What you need to do: Search the entries for the word "group" and copy each line that has it.

Data records:
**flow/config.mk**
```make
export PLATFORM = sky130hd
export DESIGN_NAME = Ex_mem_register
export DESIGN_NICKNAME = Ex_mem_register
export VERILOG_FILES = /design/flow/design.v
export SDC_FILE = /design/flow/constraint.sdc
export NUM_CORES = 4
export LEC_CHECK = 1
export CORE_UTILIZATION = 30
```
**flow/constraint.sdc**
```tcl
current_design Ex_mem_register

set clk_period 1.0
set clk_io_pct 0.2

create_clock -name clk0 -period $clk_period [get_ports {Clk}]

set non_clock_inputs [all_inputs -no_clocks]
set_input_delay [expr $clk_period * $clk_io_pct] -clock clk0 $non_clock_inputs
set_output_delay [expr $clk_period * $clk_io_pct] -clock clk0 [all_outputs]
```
--
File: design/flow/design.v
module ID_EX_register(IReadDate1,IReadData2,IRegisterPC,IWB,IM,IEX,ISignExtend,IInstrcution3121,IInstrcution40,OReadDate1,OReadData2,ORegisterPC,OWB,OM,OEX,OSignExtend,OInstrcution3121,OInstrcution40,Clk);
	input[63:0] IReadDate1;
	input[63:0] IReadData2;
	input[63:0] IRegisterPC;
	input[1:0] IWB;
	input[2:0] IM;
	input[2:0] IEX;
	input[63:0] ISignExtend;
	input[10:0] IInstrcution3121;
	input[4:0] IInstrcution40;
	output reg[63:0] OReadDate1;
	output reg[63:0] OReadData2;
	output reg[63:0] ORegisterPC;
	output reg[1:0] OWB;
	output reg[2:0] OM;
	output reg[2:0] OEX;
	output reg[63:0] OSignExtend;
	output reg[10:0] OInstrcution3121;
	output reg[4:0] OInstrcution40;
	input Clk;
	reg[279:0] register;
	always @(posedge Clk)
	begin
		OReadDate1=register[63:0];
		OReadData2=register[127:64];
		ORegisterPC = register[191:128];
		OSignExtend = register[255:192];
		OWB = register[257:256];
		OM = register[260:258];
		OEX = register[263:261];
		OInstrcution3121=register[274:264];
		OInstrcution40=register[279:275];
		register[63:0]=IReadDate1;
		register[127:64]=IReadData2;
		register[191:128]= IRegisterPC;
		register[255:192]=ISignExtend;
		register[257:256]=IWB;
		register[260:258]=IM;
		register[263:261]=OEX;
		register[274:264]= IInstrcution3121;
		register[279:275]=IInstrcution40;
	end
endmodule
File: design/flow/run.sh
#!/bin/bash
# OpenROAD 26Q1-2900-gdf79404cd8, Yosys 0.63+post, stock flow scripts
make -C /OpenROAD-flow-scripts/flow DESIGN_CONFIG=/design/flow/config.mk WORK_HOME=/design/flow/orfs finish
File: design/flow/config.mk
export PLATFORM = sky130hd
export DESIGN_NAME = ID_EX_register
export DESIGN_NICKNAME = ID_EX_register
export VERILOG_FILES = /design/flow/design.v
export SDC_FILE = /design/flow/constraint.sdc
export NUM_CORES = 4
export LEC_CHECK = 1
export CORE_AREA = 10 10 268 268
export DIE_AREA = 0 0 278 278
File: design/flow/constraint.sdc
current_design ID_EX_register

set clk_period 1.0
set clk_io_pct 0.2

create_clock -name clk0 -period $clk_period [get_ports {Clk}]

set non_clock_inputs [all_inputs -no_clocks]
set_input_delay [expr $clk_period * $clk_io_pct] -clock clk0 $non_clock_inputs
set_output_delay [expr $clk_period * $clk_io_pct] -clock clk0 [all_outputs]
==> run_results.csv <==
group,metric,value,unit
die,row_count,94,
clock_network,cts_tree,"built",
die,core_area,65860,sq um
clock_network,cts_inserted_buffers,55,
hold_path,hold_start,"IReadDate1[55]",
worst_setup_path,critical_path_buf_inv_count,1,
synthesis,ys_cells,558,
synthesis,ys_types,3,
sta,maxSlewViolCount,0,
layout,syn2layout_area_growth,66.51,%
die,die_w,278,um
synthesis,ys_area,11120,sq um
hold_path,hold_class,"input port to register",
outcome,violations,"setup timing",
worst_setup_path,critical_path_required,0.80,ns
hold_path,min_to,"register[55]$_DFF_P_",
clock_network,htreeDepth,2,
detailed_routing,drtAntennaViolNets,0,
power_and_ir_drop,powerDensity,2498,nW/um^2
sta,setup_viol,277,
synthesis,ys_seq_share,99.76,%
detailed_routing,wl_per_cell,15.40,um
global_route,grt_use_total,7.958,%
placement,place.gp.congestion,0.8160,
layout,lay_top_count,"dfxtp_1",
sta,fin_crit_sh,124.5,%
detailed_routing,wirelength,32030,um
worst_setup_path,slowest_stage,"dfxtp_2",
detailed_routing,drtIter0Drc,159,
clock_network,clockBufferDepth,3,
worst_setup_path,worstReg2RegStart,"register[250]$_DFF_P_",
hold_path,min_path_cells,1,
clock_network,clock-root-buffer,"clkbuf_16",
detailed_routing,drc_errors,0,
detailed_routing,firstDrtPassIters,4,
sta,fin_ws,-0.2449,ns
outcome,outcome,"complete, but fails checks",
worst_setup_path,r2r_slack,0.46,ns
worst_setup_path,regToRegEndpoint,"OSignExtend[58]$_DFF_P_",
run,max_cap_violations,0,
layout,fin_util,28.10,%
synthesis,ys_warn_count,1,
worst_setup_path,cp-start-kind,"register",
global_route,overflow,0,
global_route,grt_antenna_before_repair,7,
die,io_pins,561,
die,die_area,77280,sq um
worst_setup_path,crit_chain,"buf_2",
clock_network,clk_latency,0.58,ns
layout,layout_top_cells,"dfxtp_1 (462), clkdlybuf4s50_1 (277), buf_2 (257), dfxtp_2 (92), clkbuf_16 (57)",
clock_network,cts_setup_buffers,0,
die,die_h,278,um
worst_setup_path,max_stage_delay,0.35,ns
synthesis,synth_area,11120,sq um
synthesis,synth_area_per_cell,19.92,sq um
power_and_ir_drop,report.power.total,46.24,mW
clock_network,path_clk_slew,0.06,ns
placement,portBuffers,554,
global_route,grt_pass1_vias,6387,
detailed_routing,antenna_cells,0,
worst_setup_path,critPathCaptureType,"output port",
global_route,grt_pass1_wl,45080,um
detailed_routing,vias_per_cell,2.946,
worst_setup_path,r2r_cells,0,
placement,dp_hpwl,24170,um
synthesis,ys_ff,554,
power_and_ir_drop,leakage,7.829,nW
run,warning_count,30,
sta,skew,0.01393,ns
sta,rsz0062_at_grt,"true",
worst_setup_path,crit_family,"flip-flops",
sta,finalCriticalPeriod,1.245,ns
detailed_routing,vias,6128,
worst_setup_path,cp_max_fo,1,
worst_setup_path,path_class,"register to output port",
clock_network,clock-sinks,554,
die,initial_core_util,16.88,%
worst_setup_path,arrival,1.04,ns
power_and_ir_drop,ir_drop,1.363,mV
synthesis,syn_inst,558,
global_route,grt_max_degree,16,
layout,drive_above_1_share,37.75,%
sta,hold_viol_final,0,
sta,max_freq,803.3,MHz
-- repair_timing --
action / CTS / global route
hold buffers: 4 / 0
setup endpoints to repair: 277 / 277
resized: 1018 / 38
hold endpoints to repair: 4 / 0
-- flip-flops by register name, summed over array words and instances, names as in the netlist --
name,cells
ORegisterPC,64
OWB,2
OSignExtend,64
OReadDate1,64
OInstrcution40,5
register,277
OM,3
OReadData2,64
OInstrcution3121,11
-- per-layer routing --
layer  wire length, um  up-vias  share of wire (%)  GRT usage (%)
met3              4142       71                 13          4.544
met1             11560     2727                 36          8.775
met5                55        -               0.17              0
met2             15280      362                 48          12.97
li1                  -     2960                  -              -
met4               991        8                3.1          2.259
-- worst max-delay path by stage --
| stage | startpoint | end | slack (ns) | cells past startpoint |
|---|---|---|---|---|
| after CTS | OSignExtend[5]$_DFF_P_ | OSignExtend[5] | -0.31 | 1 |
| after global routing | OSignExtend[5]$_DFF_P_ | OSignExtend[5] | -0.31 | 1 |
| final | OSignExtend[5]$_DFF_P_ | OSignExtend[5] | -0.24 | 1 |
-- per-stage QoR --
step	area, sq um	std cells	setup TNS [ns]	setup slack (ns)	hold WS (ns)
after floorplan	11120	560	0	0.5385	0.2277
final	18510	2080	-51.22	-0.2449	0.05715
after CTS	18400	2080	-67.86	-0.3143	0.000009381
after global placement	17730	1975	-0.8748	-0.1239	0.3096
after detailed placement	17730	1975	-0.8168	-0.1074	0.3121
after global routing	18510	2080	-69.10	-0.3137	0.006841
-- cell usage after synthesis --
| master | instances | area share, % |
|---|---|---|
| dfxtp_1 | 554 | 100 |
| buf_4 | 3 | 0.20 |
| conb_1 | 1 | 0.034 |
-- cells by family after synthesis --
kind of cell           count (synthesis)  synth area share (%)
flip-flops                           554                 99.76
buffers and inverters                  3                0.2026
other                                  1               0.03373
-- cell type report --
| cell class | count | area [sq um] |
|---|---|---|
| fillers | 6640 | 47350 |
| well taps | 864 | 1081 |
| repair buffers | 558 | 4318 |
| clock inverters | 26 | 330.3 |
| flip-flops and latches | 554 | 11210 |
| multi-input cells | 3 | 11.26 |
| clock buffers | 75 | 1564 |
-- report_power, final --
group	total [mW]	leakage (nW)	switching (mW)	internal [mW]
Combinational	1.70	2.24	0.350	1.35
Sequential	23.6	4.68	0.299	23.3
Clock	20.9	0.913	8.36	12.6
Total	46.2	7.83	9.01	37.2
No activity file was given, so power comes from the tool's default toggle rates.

Answer below:
group,metric,value,unit
group	total [mW]	leakage (nW)	switching (mW)	internal [mW]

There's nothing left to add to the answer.